Los allanamientos se realizaron en el feedlot “Carlos Tercero”, – propiedad de Carlos Lanser, un consignatario cordobés -, el 16 y 17 de enero a partir de un exhorto firmado por el juez de Control pampeano Diego Ambrogetti, a pedido del fiscal adjunto del Ministerio Público Fiscal, Matías Juan, y de una orden de allanamiento dictada por el juez de Control y Faltas de Río Cuarto, Diego Ortiz, según consignó el portal pampeano Infohuella.
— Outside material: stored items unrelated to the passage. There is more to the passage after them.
What follows belongs to an exercise in optimizing a design on an open flow for small area; a production flow would make more cautious choices. The RTL was checked by simulation tests, not by an equivalence proof against the original design. Power is estimated from default activity; no workload was simulated.

Setup of yarrow:
Design mmu_l2tlb_replace, start of the top module:
module mmu_l2tlb_replace (
    input            rstn,
    input            clk,
    input      [1:0] i_update_en_2,
    input      [7:0] i_update_position_8,
    input      [3:0] i_update_way_4,
    input      [3:0] i_l21_valid_4,
    input      [3:0] i_l22_valid_4,
    input      [1:0] i_replace_en_2,
    input      [5:0] i_l21_replace_position_6,
    input      [7:0] i_l22_replace_position_8,
    output reg [3:0] o_replace_way_4
);
==> flow/config.mk <==
export PLATFORM = sky130hd
export DESIGN_NAME = mmu_l2tlb_replace
export DESIGN_NICKNAME = mmu_l2tlb_replace
export VERILOG_FILES = /design/flow/design.v
export SDC_FILE = /design/flow/constraint.sdc
export NUM_CORES = 4
export LEC_CHECK = 0
export ABC_AREA = 0
export CAP_MARGIN = 20
export CORE_MARGIN = 2
export CORE_UTILIZATION = 55
export CTS_BUF_LIST = sky130_fd_sc_hd__clkbuf_4 sky130_fd_sc_hd__clkbuf_8
export GPL_TIMING_DRIVEN = 0
export SLEW_MARGIN = 20
export SYNTH_HIERARCHICAL = 1
export SYNTH_MINIMUM_KEEP_SIZE = 0
==> flow/constraint.sdc <==
create_clock -name core_clock -period 14.0 [get_ports {clk}]
set_input_delay 2.8000 -clock core_clock [delete_from_list [all_inputs] [get_ports {clk}]]
set_output_delay 2.8000 -clock core_clock [all_outputs]
set_load 0.01 [all_outputs]
run.sh (not shown) runs the stock make flow with config.mk's settings and CLKGATE_MAP_FILE= SYNTH_SCRIPT=/design/flow/synth_recipe.tcl, a recipe that flattens the netlist after the stock synthesis.
> inputs changed (yarrow -> xenon)
# yarrow
export LEC_CHECK = 0
export ABC_AREA = 0
export CAP_MARGIN = 20
export CORE_MARGIN = 2
export CORE_UTILIZATION = 55
export CTS_BUF_LIST = sky130_fd_sc_hd__clkbuf_4 sky130_fd_sc_hd__clkbuf_8
export GPL_TIMING_DRIVEN = 0
export SLEW_MARGIN = 20
export SYNTH_HIERARCHICAL = 1
export SYNTH_MINIMUM_KEEP_SIZE = 0
create_clock -name core_clock -period 14.0 [get_ports {clk}]
# xenon
export LEC_CHECK = 0
export ABC_AREA = 0
export CAP_MARGIN = 20
export CORE_MARGIN = 2
export CORE_UTILIZATION = 55
export SLEW_MARGIN = 20
export SYNTH_HIERARCHICAL = 1
export SYNTH_MINIMUM_KEEP_SIZE = 0
create_clock -name core_clock -period 14.0 [get_ports {clk}]
==> flow/flow/run.sh (new file) <==
#!/bin/bash
set -euo pipefail
export CTS_ARGS="-sink_clustering_enable -repair_clock_nets -dont_use_dummy_load -sink_clustering_size 24 -sink_clustering_max_diameter 100"
bash standard.sh finish > standard_flow.log 2>&1
==> flow/standard.sh (new file) <==
#!/bin/bash
# synth_recipe.tcl (not shown) runs the flow's synth.tcl, then flattens the netlist and writes it again
# the make line also repeats each setting of config.mk as NAME=value (left out here)
make -C /OpenROAD-flow-scripts/flow DESIGN_CONFIG=/design/flow/config.mk WORK_HOME=/design/flow/orfs CLKGATE_MAP_FILE= SYNTH_SCRIPT=/design/flow/synth_recipe.tcl "${@:-finish}"
removed: flow/run.sh
### Flow results
- xenon: all stages complete, timing, DRC and antenna checks passed
- Higher power density over the cells among yarrow and xenon: yarrow
- Setup WNS yarrow -> xenon: better
- xenon — portion of the clock cycle consumed by the worst path in the final layout 2.4 points lower, yarrow as reference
La investigación comenzó en mayo del año pasado a partir de una denuncia de la empresa pampeana San Jorge Cereales y Hacienda, ubicada en Rancul, la cual afirma haber sido estafada por $800 millones en la compra de de 1.133 animales por parte de la firma San Pablo Oeste SA, de Iván Fiorini y Ana Paula Courreges – imputados en la causa -, y que los mismos fueron pagados con cheques sin fondos, indicó el portal Valor Agregado Agro, de Río Cuarto, al tanto de la causa.

Después de una serie de movimientos, esa hacienda habría terminado en el feedlot mencionado, lo cual dio lugar a que la Justicia ordenara los allanamientos y secuestrara los animales, que fueron llevados hasta un campo en San Luis por las autoridades.
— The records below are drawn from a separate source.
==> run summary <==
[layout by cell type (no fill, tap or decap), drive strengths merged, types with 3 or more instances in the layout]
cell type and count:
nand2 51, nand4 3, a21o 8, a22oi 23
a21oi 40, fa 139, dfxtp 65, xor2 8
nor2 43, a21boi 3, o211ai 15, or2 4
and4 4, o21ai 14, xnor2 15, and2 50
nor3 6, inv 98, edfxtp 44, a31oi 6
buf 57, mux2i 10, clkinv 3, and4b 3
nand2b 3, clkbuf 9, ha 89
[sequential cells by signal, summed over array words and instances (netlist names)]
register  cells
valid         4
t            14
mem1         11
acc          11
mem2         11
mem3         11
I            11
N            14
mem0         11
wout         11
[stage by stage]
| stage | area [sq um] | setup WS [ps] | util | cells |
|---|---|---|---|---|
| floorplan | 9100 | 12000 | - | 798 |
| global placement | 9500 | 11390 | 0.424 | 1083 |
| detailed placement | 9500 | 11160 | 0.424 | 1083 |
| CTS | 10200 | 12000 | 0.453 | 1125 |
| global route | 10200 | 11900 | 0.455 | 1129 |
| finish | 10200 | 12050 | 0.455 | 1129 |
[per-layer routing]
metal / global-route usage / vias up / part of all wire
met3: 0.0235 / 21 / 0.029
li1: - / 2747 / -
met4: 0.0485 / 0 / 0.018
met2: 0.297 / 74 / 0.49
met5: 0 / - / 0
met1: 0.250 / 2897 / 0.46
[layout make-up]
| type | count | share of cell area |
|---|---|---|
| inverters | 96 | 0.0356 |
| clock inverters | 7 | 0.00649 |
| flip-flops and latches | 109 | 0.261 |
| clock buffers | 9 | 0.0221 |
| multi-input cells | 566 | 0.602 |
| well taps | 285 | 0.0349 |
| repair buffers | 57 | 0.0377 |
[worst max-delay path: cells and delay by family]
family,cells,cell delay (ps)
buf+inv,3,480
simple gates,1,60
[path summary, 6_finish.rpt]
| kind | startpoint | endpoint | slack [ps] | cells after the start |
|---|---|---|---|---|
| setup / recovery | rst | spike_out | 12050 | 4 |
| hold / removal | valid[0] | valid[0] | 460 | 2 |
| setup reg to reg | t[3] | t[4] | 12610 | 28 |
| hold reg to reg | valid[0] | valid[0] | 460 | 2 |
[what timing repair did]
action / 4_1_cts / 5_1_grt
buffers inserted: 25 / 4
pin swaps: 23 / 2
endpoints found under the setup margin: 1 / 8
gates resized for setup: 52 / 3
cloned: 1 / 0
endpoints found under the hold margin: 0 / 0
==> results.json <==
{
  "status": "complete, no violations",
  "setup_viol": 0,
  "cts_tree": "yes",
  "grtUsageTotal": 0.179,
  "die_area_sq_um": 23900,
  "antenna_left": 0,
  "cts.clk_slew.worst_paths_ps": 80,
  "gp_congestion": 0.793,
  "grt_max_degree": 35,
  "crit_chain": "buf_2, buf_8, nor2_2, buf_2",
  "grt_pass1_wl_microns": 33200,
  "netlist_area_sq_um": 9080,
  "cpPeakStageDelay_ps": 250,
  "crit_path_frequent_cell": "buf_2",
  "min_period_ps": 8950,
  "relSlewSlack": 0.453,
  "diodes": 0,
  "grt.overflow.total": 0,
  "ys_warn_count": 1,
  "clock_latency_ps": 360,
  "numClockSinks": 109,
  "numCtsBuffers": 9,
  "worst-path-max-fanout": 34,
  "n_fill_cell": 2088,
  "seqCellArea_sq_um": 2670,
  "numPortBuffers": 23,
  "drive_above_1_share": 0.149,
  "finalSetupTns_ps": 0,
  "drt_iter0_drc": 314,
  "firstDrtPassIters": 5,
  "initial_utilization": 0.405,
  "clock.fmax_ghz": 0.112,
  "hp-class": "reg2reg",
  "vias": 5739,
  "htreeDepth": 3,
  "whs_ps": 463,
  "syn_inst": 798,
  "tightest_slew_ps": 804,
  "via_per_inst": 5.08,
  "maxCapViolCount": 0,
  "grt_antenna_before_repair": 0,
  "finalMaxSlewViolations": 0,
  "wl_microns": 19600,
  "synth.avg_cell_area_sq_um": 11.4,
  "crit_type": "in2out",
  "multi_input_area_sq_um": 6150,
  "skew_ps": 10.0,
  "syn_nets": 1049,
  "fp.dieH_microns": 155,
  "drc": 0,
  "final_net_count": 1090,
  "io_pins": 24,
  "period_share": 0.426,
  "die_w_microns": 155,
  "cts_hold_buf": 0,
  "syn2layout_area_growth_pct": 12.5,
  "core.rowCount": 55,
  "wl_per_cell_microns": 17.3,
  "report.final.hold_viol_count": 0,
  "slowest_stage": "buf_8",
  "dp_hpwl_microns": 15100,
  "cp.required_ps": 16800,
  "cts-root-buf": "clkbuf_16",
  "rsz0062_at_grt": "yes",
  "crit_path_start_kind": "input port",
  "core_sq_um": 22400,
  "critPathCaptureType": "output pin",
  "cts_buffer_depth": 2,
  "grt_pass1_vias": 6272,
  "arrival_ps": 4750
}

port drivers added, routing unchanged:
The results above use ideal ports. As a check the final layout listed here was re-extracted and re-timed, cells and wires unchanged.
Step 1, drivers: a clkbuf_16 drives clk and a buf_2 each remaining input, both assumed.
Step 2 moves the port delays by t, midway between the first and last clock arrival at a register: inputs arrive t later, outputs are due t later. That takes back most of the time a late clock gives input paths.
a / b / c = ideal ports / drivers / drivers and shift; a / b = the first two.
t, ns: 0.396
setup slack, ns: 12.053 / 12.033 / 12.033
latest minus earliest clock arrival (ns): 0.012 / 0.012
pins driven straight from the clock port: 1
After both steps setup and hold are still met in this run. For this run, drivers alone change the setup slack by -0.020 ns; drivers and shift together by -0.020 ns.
“Se efectuó el allanamiento con secuestro de animales vacunos el viernes 16 y sábado 17, recuperando los animales a favor de la víctima. Es una estafa de enorme dimensiones dinerarias”, indicó al medio Infohuella, el fiscal Juan.
En este sentido, el fiscal comentó que la empresa pampeana “pierde esos animales porque se los compran con cheques sin fondo y a raíz de una investigación de la fiscalía con la colaboración de los damnificados querellantes y contando con informes previos del Senasa, logramos dar con los animales”, al mismo tiempo que el fiscal de la causa aseguró que advirtieron “movimientos sospechosos de una maniobra de encubrimiento de Lanser”.
Al respecto, el empresario cuyo feedlot fue allanado y de donde se retiraron los animales, negó tal acusación. Lanser aseguró que “fue un procedimiento totalmente inconstitucional e improcedente, con violación de la propiedad privada, porque no se constató marca, señal, caravana ni nada de la hacienda. Fueron y arrasaron con 1.000 animales”.

“La hacienda que se llevaron tenía tres caravanas: dos de Senasa y una de Lanser, de nuestra propia trazabilidad. No se le miró nada por parte de la policía y mandaron para verificar esa hacienda a los mismos damnificados como parte de la Justicia. La policía judicial nunca nos dejó entrar en los corrales de la hacienda nuestra, que cuenta con toda la documentación respaldatoria”, sostuvo en declaraciones a la radio LV 16 de Río Cuarto.
Según sostuvo Lanser, su empresa realizó operaciones comerciales con la empresa acusada de la estafa, aunque la hacienda secuestrada no habría sido comprada a dicha firma.
“Ya se presentó la documentación de los animales en la justicia de Córdoba y La Pampa. Por eso y por la forma de proceder que tuvieron, esto es una violación a la Constitución y a la propiedad privada. Si vos no verificás, están cargando cualquier cosa. Una falta de respeto de la Policía Judicial. Ya se ha solicitado la recuperación de esos animales”, concluyó Lanser.